A billowing plume from a chemical plant in Conyers, Ga., prompted an evacuation order that affected about 17,000 people on Sunday, including a large portion of the city and a shutdown of a six-mile stretch of the I-20 highway, officials said.
A small fire broke out on the roof of a plant for BioLab, a manufacturer of pool and spa treatment products, at about 5:30 a.m. Sunday, Fire Chief Marian McDaniel of Rockdale County said at an evening news conference.
The fire triggered the plant’s sprinkler system, which caused water to mix with a “water-reactive chemical,” and created a large plume of smoke and chemicals, the chief said.
The authorities previously said the sprinkler system had malfunctioned. The cause of the fire was not immediately clear. There were no immediate reports of injuries.
The fire was contained at first but then reignited around noon, Chief McDaniel said.
“For the past two or three hours, we have been battling that fire to where we now have it out,” Chief McDaniel said.
The water-reactive chemical was still creating a plume and emergency responders were working to move the chemical from the water, Chief McDaniel said. The roof and several of the walls of BioLab’s plant have collapsed.
Smoke may linger for “several days,” Chief McDaniel warned. Eric J. Levett, the Rockdale County sheriff, urged residents to stay out of the area because wind may blow smoke beyond the evacuation zone.
It was not immediately clear what health hazards the plume might pose.
“Our employees are accounted for with no injuries reported,” BioLab said in a statement on Sunday night. “Our team is on the scene, working with first responders and local authorities to assess and contain the situation.”
What type of chemicals caused the plume and how they were being stored was not immediately clear, Chief McDaniel said. A spokesman for BioLab said he could not provide more specifics about the chemicals that set off the plume.
An evacuation order was in place Sunday for a large part of Conyers, according to maps posted on the county’s Facebook page. The city, which has about 17,000 people, is about 25 miles outside of Atlanta.
Piedmont Rockdale Hospital in the city remained open but was moving some patients to other facilities, Sharon Webb, the director of the Emergency Management Agency for Rockdale County, said Sunday night.

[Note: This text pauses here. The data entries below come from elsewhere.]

==> src/hdl/sas_div.sv <==
// frame index unit: floor(t * count / length), one quotient bit per cycle
`include "sprite_animation_sequencer_assert.svh"
module sas_div (
    input  logic              i_clk,
    input  logic              i_rst_n,
    input  sas_pkg::t_div_req i_req,
    output sas_pkg::t_div_rsp o_rsp
);

    localparam int PW = sas_pkg::PROD_W;
    localparam int TW = sas_pkg::TIME_BITS;
    localparam int CW = sas_pkg::COUNT_W;
    localparam int NW = $clog2(PW + 1);

    logic          r_busy;
    logic [NW-1:0] r_cnt;
    logic [PW-1:0] r_dvd;
    logic [TW-1:0] r_rem;
    logic [TW-1:0] r_len;
    logic [CW-1:0] r_quot;
    logic [TW:0]   trial;
    logic          q_bit;

    // restoring step
    always_comb begin
        trial = {r_rem, r_dvd[PW-1]};
        q_bit = (trial >= {1'b0, r_len});
    end

    // control
    always_ff @(posedge i_clk) begin
        if (!i_rst_n) begin
            r_busy <= 1'b0;
            r_cnt  <= '0;
        end else if (i_req.start) begin
            r_busy <= 1'b1;
            r_cnt  <= NW'(PW);
        end else if (r_busy) begin
            r_cnt  <= r_cnt - 1'b1;
            r_busy <= (r_cnt != NW'(1));
        end
    end

    // datapath, product registered before the first step
    always_ff @(posedge i_clk) begin
        if (i_req.start) begin
            r_dvd  <= PW'(i_req.t) * PW'(i_req.count);
            r_len  <= i_req.length;
            r_rem  <= '0;
            r_quot <= '0;
        end else if (r_busy) begin
            r_dvd  <= {r_dvd[PW-2:0], 1'b0};
            r_rem  <= q_bit ? TW'(trial - {1'b0, r_len}) : trial[TW-1:0];
            r_quot <= {r_quot[CW-2:0], q_bit};
        end
    end

    assign o_rsp.busy = r_busy;
    assign o_rsp.quot = r_quot;

    `SAS_ASSERT_NOW(a_no_restart, i_req.start, !r_busy)
    `SAS_ASSERT_NEXT(a_step_count, r_busy && r_cnt == NW'(1), !r_busy)
    `SAS_ASSERT_NOW(a_rem_below_len, r_busy, r_rem < r_len)

endmodule

==> src/hdl/sprite_animation_sequencer.sv <==
// sprite animation sequencer top level: clip and transition tables, tick engine
// One request word in, one result word out. Loads, set, play, stop and ticks
// taken while stopped or without a state commit their result straight from
// idle. A tick that advances time reads the active clip from its table ram,
// then runs the frame index divider (one quotient bit per cycle) while the
// transition table is scanned one slot per cycle, and commits its result once
// both are done and the result register is free; only then does it return to
// idle and take the next request, so no new request is taken during a tick.
// A new request is taken while the previous result still waits on the output,
// as long as the result register frees in that cycle or is already empty.
// Tables need no clearing after reset.
`include "sprite_animation_sequencer_assert.svh"
module sprite_animation_sequencer (
    input  logic              i_clk,
    input  logic              i_rst_n,
    input  logic              i_in_valid,
    output logic              o_in_ready,
    input  sas_pkg::t_in_word i_in_word,
    output logic              o_out_valid,
    input  logic              i_out_ready,
    output sas_pkg::t_out_word o_out_word
);

    localparam int SW = sas_pkg::STATE_W;
    localparam int FB = sas_pkg::FRAME_BITS;
    localparam int TB = sas_pkg::TIME_BITS;
    localparam int CW = sas_pkg::COUNT_W;
    localparam int PW = sas_pkg::PROD_W;
    localparam int KW = sas_pkg::SCAN_W;
    localparam int LW = sas_pkg::SLOT_W;

    typedef enum logic [1:0] {ST_IDLE, ST_CLIP, ST_RUN} t_state;

    t_state                 r_state, n_state;
    logic [SW-1:0]          r_active, n_active;
    logic                   r_active_valid, n_active_valid;
    logic [TB-1:0]          r_time, n_time;
    logic [FB-1:0]          r_frame, n_frame;
    logic                   r_run, n_run;
    logic                   r_entry, n_entry;
    logic [sas_pkg::NUM_STATES-1:0] r_clip_valid, n_clip_valid;
    logic [sas_pkg::NUM_TRANS-1:0]  r_trans_valid, n_trans_valid;
    logic                   r_out_valid, n_out_valid;
    sas_pkg::t_out_word     r_out_word, n_out_word;
    logic [sas_pkg::DELTA_W-1:0] r_dt;
    logic [TB-1:0]          r_ntime;
    sas_pkg::t_clip         r_clip;
    logic                   r_at_end;

    // scan pipeline
    logic [KW-1:0]          r_scan_addr;
    logic                   r_p1_valid;
    logic [LW-1:0]          r_p1_idx;
    logic                   r_p2_valid;
    logic [PW-1:0]          r_p2_prod;
    logic [SW-1:0]          r_p2_dst;
    logic                   r_hit;
    logic [SW-1:0]          r_hit_dst;

    logic                   in_acc, out_free, commit, scan_issue, scan_done, hit_now;
    logic                   clip_wr_en, clip_rd_en, trans_wr_en, load_clip;
    sas_pkg::t_clip         clip_wr, clip_rd;
    sas_pkg::t_trans        trans_wr, trans_rd;
    sas_pkg::t_div_req      div_req;
    sas_pkg::t_div_rsp      div_rsp;
    logic [TB:0]            sum;
    logic [TB-1:0]          sat;
    logic [CW-1:0]          count, idx;
    logic                   res_ok;

    assign out_free   = !r_out_valid || i_out_ready;
    assign o_in_ready = (r_state == ST_IDLE) && out_free;
    assign in_acc     = i_in_valid && o_in_ready;

    // table memories
    assign clip_wr.first     = i_in_word.start_frame;
    assign clip_wr.last      = i_in_word.end_frame;
    assign clip_wr.length    = i_in_word.clip_duration;
    assign clip_wr.repeat_en = i_in_word.loop_flag;
    assign trans_wr.src      = i_in_word.from_state;
    assign trans_wr.dst      = i_in_word.target_state;
    assign trans_wr.frac     = i_in_word.exit_fraction;

    sas_ram #(.WIDTH($bits(sas_pkg::t_clip)), .DEPTH(sas_pkg::NUM_STATES)) u_clip_ram (
        .i_clk     (i_clk),
        .i_wr_en   (clip_wr_en),
        .i_wr_addr (i_in_word.slot_index[SW-1:0]),
        .i_wr_data (clip_wr),
        .i_rd_en   (clip_rd_en),
        .i_rd_addr (r_active),
        .o_rd_data (clip_rd)
    );

    sas_ram #(.WIDTH($bits(sas_pkg::t_trans)), .DEPTH(sas_pkg::NUM_TRANS)) u_trans_ram (
        .i_clk     (i_clk),
        .i_wr_en   (trans_wr_en),
        .i_wr_addr (i_in_word.slot_index),
        .i_wr_data (trans_wr),
        .i_rd_en   (scan_issue),
        .i_rd_addr (r_scan_addr[LW-1:0]),
        .o_rd_data (trans_rd)
    );

    // new time from the clip just read
    always_comb begin
        sum = {1'b0, r_time} + (TB+1)'(r_dt);
        sat = sum[TB] ? '1 : sum[TB-1:0];
        if (sat >= clip_rd.length) begin
            sat = clip_rd.repeat_en ? '0 : clip_rd.length;
        end
    end

    // frame divider
    assign div_req.start  = (r_state == ST_CLIP);
    assign div_req.t      = sat;
    assign div_req.count  = CW'(clip_rd.last) - CW'(clip_rd.first) + CW'(1);
    assign div_req.length = clip_rd.length;

    sas_div u_div (
        .i_clk   (i_clk),
        .i_rst_n (i_rst_n),
        .i_req   (div_req),
        .o_rsp   (div_rsp)
    );

    // transition scan, in slot order, first hit wins
    assign scan_issue = (r_state == ST_RUN) && !r_hit &&
                        (r_scan_addr != KW'(sas_pkg::NUM_TRANS));
    assign hit_now    = r_p2_valid && !r_hit &&
                        ({1'b0, r_ntime, {sas_pkg::FRAC_SHIFT{1'b0}}} >= r_p2_prod);
    assign scan_done  = r_hit || (!scan_issue && !r_p1_valid && !r_p2_valid);

    always_ff @(posedge i_clk) begin
        if (!i_rst_n) begin
            r_scan_addr <= '0;
            r_p1_valid  <= 1'b0;
            r_p2_valid  <= 1'b0;
            r_hit       <= 1'b0;
        end else if (r_state == ST_CLIP) begin
            r_scan_addr <= '0;
            r_p1_valid  <= 1'b0;
            r_p2_valid  <= 1'b0;
            r_hit       <= 1'b0;
        end else begin
            r_scan_addr <= scan_issue ? r_scan_addr + 1'b1 : r_scan_addr;
            r_p1_valid  <= scan_issue;
            r_p1_idx    <= r_scan_addr[LW-1:0];
            r_p2_valid  <= r_p1_valid && r_trans_valid[r_p1_idx] && (trans_rd.src == r_active);
            r_p2_prod   <= PW'(trans_rd.frac) * PW'(r_clip.length);
            r_p2_dst    <= trans_rd.dst;
            if (hit_now) begin
                r_hit     <= 1'b1;
                r_hit_dst <= r_p2_dst;
            end
        end
    end

    // frame from the divider result
    always_comb begin
        count = CW'(r_clip.last) - CW'(r_clip.first) + CW'(1);
        idx   = (div_rsp.quot >= count) ? count - CW'(1) : div_rsp.quot;
    end

    // request sequencing and state update
    always_comb begin
        n_state        = r_state;
        n_active       = r_active;
        n_active_valid = r_active_valid;
        n_time         = r_time;
        n_frame        = r_frame;
        n_run          = r_run;
        n_entry        = r_entry;
        n_clip_valid   = r_clip_valid;
        n_trans_valid  = r_trans_valid;
        n_out_valid    = r_out_valid;
        n_out_word     = r_out_word;
        clip_wr_en     = 1'b0;
        trans_wr_en    = 1'b0;
        clip_rd_en     = 1'b0;
        commit         = 1'b0;
        res_ok         = 1'b1;
        load_clip      = (i_in_word.slot_index < LW'(sas_pkg::NUM_STATES)) &&
                         (i_in_word.clip_duration != '0);
        unique case (r_state)
            ST_IDLE: begin
                if (in_acc) begin
                    n_entry = 1'b0;
                    commit  = 1'b1;
                    unique case (i_in_word.req_type)
                        sas_pkg::REQ_TICK: begin
                            if (r_run && r_active_valid) begin
                                clip_rd_en = 1'b1;
                                commit     = 1'b0;
                                n_state    = ST_CLIP;
                            end
                        end
                        sas_pkg::REQ_LOAD_STATE: begin
                            res_ok = load_clip;
                            if (load_clip) begin
                                clip_wr_en = 1'b1;
                                n_clip_valid[i_in_word.slot_index[SW-1:0]] = 1'b1;
                            end
                        end
                        sas_pkg::REQ_LOAD_TRANS: begin
                            trans_wr_en = 1'b1;
                            n_trans_valid[i_in_word.slot_index] = 1'b1;
                        end
                        sas_pkg::REQ_SET_STATE, sas_pkg::REQ_SET_INIT: begin
                            res_ok = (i_in_word.slot_index < LW'(sas_pkg::NUM_STATES)) &&
                                     r_clip_valid[i_in_word.slot_index[SW-1:0]];
                            if (res_ok) begin
                                n_active       = i_in_word.slot_index[SW-1:0];
                                n_active_valid = 1'b1;
                                n_time         = '0;
                                n_frame        = '0;
                                n_entry        = 1'b1;
                            end
                        end
                        sas_pkg::REQ_PLAY: n_run = 1'b1;
                        sas_pkg::REQ_STOP: n_run = 1'b0;
                        default: ;
                    endcase
                end
            end
            ST_CLIP: begin
                n_state = ST_RUN;
            end
            ST_RUN: begin
                if (scan_done && !div_rsp.busy && out_free) begin
                    commit  = 1'b1;
                    n_state = ST_IDLE;
                    n_time  = r_ntime;
                    n_frame = (r_clip.last < r_clip.first) ? r_clip.first
                                                           : FB'(CW'(r_clip.first) + idx);
                    if (r_hit) begin
                        if (r_clip_valid[r_hit_dst]) begin
                            n_active = r_hit_dst;
                            n_time   = '0;
                            n_frame  = '0;
                            n_entry  = 1'b1;
                        end
                    end else if (r_at_end) begin
                        n_run = 1'b0;
                    end
                end
            end
            default: n_state = ST_IDLE;
        endcase

        // result register
        if (r_out_valid && i_out_ready) begin
            n_out_valid = 1'b0;
        end
        if (commit) begin
            n_out_valid                = 1'b1;
            n_out_word.current_state   = n_active;
            n_out_word.has_state       = n_active_valid;
            n_out_word.frame_number    = n_frame;
            n_out_word.playing         = n_run;
            n_out_word.entered         = n_entry;
            n_out_word.elapsed         = n_time;
            n_out_word.accepted        = res_ok;
        end
    end

    // state and registered outputs
    always_ff @(posedge i_clk) begin
        if (!i_rst_n) begin
            r_state        <= ST_IDLE;
            r_active       <= '0;
            r_active_valid <= 1'b0;
            r_time         <= '0;
            r_frame        <= '0;
            r_run          <= 1'b0;
            r_entry        <= 1'b0;
            r_clip_valid   <= '0;
            r_trans_valid  <= '0;
            r_out_valid    <= 1'b0;
        end else begin
            r_state        <= n_state;
            r_active       <= n_active;
            r_active_valid <= n_active_valid;
            r_time         <= n_time;
            r_frame        <= n_frame;
            r_run          <= n_run;
            r_entry        <= n_entry;
            r_clip_valid   <= n_clip_valid;
            r_trans_valid  <= n_trans_valid;
            r_out_valid    <= n_out_valid;
        end
        r_out_word <= n_out_word;
        if (in_acc) begin
            r_dt <= i_in_word.delta_time;
        end
        if (r_state == ST_CLIP) begin
            r_clip   <= clip_rd;
            r_ntime  <= sat;
            r_at_end <= !clip_rd.repeat_en && (sat >= clip_rd.length);
        end
    end

    assign o_out_valid = r_out_valid;
    assign o_out_word  = r_out_word;

    `SAS_ASSERT_NEXT(a_has_state_sticky, r_active_valid, r_active_valid)
    `SAS_ASSERT_NOW(a_active_loaded, r_active_valid, r_clip_valid[r_active])
    `SAS_ASSERT_NOW(a_tick_needs_run, r_state == ST_CLIP, r_run && r_active_valid)

endmodule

When certain chemicals interact with the hydrogen and oxygen in water, intense heat can be created because hydrogen is flammable and oxygen is an oxidizer, said Wendy J. Buckley, the president of STARS Hazmat Consulting, a hazardous materials consulting company.
“That can be so hot that it can also combust nearby materials and the reaction can be explosive,” Ms. Buckley said. “It can also release flammable, toxic or otherwise hazardous gases.”

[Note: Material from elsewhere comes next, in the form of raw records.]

--- src/rtl/lru_set_assoc_cache_tags_top_assert.svh ---
// assertion macros for the cache tag directory
// used by lru_set_assoc_cache_tags_top; no other dependencies
`ifndef LRU_SET_ASSOC_CACHE_TAGS_TOP_ASSERT_SVH
`define LRU_SET_ASSOC_CACHE_TAGS_TOP_ASSERT_SVH

// same-cycle implication, disabled while reset is low
`define LSACT_ASSERT_IMPL(lbl, clk, rst_n, ante, cons, msg) \
    lbl: assert property (@(posedge clk) disable iff (!(rst_n)) (ante) |-> (cons)) \
        else $error(msg);

// next-cycle implication, disabled while reset is low
`define LSACT_ASSERT_NEXT(lbl, clk, rst_n, ante, cons, msg) \
    lbl: assert property (@(posedge clk) disable iff (!(rst_n)) (ante) |=> (cons)) \
        else $error(msg);

`endif

--- src/rtl/lsact_pkg.sv ---
// shared constants and types for the cache tag directory
// no dependencies; used by lsact_row_update and lru_set_assoc_cache_tags_top
package lsact_pkg;

    // default sizing
    localparam int DEF_MAX_SET_BITS = 8;
    localparam int DEF_MAX_WAYS     = 8;
    localparam int DEF_ADDR_WIDTH   = 64;
    localparam int MAX_BLOCK_BITS   = 16;

    // field widths
    localparam int KIND_W      = 2;
    localparam int ADDRESS_W   = 64;
    localparam int TOTAL_W     = 32;
    localparam int CFG_INDEX_W = 2;
    localparam int CFG_DATA_W  = 5;
    localparam int SET_BITS_W  = 4;
    localparam int BLOCK_BITS_W = 5;
    localparam int WAYS_W      = 4;

    // access kinds
    localparam logic [KIND_W-1:0] KIND_LOAD   = 2'd0;
    localparam logic [KIND_W-1:0] KIND_STORE  = 2'd1;
    localparam logic [KIND_W-1:0] KIND_MODIFY = 2'd2;

    // configuration register indexes
    localparam logic [CFG_INDEX_W-1:0] CFG_SET_BITS   = 2'd0;
    localparam logic [CFG_INDEX_W-1:0] CFG_BLOCK_BITS = 2'd1;
    localparam logic [CFG_INDEX_W-1:0] CFG_WAYS       = 2'd2;

    // lookup outcome handed from the row update to the control
    typedef struct packed {
        logic hit;
        logic evict;
    } t_look_res;

endpackage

More information about the chemicals will be needed to better understand the reaction, she said.
City officials said that state emergency teams were helping but that resources were stretched thin because of the response required to the damage caused in the aftermath of Hurricane Helene.
Chief McDaniel said that this was “the third incident of this magnitude” at the plant in the seven years she has been in her role.
In September 2020, a plume of hazardous chemicals was released at the Conyers plant, exposing company workers and nine firefighters to “dangerous fumes, and caused a portion of Interstate 20 near the facility to be closed for approximately six hours,” according to the U.S. Chemical Safety and Hazard Investigation Board report.
Surrounding businesses were evacuated and the estimated property damage was more than $1 million, the report said.